## Provided records:
[Start of Attachment]
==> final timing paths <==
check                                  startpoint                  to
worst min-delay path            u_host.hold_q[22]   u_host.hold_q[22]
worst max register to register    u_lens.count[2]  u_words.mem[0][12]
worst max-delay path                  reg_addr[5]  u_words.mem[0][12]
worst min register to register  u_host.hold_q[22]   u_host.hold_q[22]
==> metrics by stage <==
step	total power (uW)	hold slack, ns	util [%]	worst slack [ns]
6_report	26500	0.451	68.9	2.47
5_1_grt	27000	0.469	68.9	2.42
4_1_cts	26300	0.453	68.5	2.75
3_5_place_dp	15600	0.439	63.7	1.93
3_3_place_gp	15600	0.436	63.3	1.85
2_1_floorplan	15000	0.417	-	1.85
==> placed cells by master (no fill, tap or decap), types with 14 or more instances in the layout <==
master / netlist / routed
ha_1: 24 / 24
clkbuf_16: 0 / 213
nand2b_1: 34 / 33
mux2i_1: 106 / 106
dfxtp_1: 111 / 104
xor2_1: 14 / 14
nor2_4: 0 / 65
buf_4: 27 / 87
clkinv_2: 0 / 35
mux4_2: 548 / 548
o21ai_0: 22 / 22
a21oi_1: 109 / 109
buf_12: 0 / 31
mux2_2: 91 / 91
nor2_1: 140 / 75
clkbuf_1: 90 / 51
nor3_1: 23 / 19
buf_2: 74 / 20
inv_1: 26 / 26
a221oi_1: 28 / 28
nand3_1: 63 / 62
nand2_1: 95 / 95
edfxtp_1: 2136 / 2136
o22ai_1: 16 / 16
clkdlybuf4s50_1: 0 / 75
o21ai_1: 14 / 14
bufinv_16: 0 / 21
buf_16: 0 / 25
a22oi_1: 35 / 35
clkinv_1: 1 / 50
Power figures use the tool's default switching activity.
[End of Attachment]
## Task prompt:
An exact retyping of the lines from the one with "o22ai_1: 16 / 16" to the end of the material above, with both ends included and nothing added, is the required answer.

## Problem solution:
o22ai_1: 16 / 16
clkdlybuf4s50_1: 0 / 75
o21ai_1: 14 / 14
bufinv_16: 0 / 21
buf_16: 0 / 25
a22oi_1: 35 / 35
clkinv_1: 1 / 50
Power figures use the tool's default switching activity.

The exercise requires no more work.